Saved entries
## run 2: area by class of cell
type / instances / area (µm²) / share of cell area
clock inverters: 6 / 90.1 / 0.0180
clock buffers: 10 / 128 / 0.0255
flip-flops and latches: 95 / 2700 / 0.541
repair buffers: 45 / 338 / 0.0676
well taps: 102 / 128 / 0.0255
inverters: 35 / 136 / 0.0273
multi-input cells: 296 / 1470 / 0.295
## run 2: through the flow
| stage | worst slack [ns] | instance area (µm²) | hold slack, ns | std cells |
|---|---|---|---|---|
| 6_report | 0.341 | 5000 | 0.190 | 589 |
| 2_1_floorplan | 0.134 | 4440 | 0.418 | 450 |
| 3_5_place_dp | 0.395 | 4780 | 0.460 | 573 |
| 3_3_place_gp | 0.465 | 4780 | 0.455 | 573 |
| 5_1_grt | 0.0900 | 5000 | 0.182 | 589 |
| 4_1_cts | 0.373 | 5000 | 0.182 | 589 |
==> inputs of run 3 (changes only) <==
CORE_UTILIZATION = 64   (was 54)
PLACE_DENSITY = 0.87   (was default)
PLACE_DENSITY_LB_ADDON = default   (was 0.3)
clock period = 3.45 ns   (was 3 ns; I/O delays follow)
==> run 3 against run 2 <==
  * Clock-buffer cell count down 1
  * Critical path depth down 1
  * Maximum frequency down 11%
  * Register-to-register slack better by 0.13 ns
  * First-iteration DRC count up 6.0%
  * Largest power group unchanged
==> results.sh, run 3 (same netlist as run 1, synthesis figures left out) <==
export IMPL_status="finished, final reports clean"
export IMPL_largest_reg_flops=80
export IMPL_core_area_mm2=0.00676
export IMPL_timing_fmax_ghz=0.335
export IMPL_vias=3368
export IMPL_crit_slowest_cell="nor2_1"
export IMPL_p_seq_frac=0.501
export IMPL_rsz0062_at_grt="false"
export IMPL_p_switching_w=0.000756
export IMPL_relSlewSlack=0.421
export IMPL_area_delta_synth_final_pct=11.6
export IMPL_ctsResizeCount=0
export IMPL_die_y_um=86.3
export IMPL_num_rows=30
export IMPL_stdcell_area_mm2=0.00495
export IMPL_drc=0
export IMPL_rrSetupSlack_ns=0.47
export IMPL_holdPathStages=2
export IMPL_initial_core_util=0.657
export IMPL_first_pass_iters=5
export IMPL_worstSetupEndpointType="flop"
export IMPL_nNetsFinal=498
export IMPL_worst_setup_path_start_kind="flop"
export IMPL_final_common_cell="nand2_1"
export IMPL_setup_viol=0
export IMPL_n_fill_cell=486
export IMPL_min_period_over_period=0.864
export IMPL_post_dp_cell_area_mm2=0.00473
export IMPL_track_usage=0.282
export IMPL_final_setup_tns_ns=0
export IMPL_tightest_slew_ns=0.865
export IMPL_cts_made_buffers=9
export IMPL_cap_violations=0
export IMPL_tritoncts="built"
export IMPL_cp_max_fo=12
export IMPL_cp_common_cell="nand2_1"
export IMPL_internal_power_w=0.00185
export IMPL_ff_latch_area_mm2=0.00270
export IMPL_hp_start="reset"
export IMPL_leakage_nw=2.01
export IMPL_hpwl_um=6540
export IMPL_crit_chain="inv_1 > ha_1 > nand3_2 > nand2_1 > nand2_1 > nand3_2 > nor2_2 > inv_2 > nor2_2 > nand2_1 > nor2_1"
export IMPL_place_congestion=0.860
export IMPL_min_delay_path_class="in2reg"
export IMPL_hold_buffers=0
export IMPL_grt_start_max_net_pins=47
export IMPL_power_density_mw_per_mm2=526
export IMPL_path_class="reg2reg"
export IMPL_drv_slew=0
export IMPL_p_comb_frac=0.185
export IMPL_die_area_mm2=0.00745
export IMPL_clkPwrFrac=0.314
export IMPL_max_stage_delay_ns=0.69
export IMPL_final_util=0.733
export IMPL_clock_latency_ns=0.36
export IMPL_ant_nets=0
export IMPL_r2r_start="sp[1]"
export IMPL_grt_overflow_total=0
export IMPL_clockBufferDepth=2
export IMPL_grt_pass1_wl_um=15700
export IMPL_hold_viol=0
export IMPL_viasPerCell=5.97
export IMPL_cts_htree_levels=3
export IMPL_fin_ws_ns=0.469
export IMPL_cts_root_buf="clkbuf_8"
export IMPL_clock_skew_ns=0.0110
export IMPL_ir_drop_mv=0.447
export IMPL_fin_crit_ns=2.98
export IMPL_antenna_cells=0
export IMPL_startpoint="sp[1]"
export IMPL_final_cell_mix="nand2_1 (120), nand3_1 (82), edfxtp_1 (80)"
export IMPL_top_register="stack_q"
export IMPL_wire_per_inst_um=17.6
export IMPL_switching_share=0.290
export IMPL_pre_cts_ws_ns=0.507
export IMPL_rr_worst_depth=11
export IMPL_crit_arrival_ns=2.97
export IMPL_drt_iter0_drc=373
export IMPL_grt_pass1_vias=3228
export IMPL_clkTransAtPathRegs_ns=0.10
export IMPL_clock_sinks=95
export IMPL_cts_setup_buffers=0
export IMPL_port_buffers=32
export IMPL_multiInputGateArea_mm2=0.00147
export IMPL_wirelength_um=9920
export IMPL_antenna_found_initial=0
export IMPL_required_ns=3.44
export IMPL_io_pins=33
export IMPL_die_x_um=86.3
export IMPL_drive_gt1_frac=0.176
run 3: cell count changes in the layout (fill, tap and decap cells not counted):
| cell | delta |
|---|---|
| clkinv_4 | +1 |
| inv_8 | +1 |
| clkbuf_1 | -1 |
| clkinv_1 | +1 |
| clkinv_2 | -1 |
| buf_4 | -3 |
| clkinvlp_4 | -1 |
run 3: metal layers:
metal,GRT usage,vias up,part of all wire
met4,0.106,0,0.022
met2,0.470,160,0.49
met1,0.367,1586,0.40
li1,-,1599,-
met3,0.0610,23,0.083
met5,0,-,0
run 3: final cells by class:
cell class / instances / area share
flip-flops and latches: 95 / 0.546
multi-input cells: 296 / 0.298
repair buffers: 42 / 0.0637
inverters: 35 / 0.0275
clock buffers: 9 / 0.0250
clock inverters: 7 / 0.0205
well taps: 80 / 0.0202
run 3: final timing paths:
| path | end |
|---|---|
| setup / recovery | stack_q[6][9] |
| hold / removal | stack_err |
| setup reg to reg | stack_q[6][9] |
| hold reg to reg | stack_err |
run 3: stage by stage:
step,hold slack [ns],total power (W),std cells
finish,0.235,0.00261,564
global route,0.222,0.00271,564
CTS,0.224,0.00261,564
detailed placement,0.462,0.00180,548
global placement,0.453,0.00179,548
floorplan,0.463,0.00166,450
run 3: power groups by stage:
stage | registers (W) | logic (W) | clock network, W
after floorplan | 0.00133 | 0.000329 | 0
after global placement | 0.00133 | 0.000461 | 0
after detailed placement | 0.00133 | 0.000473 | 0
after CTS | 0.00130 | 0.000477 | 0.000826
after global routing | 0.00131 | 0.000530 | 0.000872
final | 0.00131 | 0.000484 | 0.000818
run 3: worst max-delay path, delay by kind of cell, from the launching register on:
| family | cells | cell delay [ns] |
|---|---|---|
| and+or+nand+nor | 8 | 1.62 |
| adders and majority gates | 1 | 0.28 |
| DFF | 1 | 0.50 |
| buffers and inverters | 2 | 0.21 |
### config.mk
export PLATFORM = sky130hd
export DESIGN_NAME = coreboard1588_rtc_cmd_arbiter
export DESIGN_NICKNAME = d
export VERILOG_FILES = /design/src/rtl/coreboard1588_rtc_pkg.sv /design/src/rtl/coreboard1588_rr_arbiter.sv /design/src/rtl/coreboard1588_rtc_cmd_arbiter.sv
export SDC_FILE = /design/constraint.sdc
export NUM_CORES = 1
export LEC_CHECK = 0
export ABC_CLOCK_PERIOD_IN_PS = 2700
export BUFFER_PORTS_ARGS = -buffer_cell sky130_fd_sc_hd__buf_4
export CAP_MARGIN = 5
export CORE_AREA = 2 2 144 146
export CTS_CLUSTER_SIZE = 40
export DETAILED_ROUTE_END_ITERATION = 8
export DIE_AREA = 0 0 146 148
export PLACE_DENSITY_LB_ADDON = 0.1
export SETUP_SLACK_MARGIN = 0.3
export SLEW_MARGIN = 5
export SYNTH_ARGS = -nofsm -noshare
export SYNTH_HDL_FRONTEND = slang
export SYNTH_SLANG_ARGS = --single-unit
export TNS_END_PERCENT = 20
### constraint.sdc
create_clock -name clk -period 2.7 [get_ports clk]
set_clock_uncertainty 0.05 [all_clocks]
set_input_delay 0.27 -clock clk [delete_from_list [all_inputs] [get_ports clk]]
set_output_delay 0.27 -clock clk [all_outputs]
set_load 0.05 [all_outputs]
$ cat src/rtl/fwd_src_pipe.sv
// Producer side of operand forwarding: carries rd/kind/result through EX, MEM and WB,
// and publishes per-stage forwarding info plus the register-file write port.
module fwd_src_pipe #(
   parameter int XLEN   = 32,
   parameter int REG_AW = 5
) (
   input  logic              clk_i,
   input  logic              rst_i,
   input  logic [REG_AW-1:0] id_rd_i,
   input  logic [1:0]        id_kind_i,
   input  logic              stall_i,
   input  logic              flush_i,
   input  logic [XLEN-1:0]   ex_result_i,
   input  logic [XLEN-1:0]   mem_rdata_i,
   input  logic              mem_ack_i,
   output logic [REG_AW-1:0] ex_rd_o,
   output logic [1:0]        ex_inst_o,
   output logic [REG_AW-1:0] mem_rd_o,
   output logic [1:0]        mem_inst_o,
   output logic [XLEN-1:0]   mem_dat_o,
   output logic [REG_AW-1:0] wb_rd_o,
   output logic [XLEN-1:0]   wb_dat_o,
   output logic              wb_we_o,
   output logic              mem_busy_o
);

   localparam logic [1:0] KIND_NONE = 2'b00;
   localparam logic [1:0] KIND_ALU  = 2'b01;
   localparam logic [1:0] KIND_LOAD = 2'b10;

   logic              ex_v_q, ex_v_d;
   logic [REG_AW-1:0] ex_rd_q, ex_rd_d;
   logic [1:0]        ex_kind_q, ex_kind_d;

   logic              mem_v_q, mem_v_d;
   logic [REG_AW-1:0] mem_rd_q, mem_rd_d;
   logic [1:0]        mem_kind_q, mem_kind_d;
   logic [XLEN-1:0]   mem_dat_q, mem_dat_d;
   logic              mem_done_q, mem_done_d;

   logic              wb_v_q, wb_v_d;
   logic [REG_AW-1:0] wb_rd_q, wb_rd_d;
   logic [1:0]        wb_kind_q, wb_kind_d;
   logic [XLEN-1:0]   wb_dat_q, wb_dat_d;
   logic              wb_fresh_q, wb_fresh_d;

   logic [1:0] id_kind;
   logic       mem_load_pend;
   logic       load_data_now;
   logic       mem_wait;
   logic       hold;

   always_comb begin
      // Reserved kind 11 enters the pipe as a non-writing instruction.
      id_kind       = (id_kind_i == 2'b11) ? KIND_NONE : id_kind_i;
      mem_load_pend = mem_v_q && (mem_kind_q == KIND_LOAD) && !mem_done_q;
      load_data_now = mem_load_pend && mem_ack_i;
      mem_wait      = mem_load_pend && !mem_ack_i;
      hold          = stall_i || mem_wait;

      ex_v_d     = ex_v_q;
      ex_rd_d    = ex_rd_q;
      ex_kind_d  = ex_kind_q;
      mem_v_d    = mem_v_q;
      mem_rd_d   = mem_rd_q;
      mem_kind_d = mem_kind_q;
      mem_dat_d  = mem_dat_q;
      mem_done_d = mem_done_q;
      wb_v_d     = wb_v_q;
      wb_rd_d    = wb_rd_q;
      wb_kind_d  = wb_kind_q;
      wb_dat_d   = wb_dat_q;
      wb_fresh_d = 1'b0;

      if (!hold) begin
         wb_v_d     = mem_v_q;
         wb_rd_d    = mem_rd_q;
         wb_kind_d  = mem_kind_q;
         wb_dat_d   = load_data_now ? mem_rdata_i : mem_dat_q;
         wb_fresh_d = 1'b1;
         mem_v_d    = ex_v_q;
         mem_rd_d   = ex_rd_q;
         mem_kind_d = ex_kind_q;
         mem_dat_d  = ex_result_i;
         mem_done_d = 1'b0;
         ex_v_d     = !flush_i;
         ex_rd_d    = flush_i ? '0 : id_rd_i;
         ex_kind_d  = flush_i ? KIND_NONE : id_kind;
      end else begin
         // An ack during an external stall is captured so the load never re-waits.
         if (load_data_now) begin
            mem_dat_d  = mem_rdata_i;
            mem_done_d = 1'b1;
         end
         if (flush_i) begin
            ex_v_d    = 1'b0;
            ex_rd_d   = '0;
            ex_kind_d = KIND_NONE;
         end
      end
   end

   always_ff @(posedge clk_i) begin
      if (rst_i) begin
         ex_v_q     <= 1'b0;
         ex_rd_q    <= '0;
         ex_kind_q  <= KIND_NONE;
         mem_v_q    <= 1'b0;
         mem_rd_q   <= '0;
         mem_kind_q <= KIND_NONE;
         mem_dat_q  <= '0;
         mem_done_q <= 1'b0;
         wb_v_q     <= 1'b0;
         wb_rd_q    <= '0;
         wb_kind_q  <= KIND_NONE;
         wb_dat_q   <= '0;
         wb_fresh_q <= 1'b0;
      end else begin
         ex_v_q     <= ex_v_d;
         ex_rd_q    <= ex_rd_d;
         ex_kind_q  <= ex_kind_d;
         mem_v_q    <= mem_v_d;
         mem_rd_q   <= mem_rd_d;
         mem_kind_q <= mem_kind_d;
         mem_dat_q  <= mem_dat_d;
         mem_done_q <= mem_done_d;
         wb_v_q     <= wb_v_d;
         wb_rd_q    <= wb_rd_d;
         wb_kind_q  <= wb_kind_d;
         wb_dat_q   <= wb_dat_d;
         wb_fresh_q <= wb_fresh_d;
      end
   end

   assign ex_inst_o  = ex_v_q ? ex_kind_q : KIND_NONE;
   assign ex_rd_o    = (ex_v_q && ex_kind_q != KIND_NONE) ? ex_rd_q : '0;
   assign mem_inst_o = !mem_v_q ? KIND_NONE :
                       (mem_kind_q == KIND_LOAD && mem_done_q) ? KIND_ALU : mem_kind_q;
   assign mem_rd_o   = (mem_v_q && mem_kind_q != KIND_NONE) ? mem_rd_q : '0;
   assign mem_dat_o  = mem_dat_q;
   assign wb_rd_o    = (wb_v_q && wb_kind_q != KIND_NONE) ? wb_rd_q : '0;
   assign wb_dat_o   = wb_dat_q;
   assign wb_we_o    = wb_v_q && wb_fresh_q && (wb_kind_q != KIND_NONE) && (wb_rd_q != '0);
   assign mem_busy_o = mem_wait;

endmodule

#### [Instructions to follow]
Your answer consists solely of the lines from the top of the records above through the line that contains "export IMPL_area_delta_synth_final_pct=11.6", each echoed exactly.

#### [Your solution]
## run 2: area by class of cell
type / instances / area (µm²) / share of cell area
clock inverters: 6 / 90.1 / 0.0180
clock buffers: 10 / 128 / 0.0255
flip-flops and latches: 95 / 2700 / 0.541
repair buffers: 45 / 338 / 0.0676
well taps: 102 / 128 / 0.0255
inverters: 35 / 136 / 0.0273
multi-input cells: 296 / 1470 / 0.295
## run 2: through the flow
| stage | worst slack [ns] | instance area (µm²) | hold slack, ns | std cells |
|---|---|---|---|---|
| 6_report | 0.341 | 5000 | 0.190 | 589 |
| 2_1_floorplan | 0.134 | 4440 | 0.418 | 450 |
| 3_5_place_dp | 0.395 | 4780 | 0.460 | 573 |
| 3_3_place_gp | 0.465 | 4780 | 0.455 | 573 |
| 5_1_grt | 0.0900 | 5000 | 0.182 | 589 |
| 4_1_cts | 0.373 | 5000 | 0.182 | 589 |
==> inputs of run 3 (changes only) <==
CORE_UTILIZATION = 64   (was 54)
PLACE_DENSITY = 0.87   (was default)
PLACE_DENSITY_LB_ADDON = default   (was 0.3)
clock period = 3.45 ns   (was 3 ns; I/O delays follow)
==> run 3 against run 2 <==
  * Clock-buffer cell count down 1
  * Critical path depth down 1
  * Maximum frequency down 11%
  * Register-to-register slack better by 0.13 ns
  * First-iteration DRC count up 6.0%
  * Largest power group unchanged
==> results.sh, run 3 (same netlist as run 1, synthesis figures left out) <==
export IMPL_status="finished, final reports clean"
export IMPL_largest_reg_flops=80
export IMPL_core_area_mm2=0.00676
export IMPL_timing_fmax_ghz=0.335
export IMPL_vias=3368
export IMPL_crit_slowest_cell="nor2_1"
export IMPL_p_seq_frac=0.501
export IMPL_rsz0062_at_grt="false"
export IMPL_p_switching_w=0.000756
export IMPL_relSlewSlack=0.421
export IMPL_area_delta_synth_final_pct=11.6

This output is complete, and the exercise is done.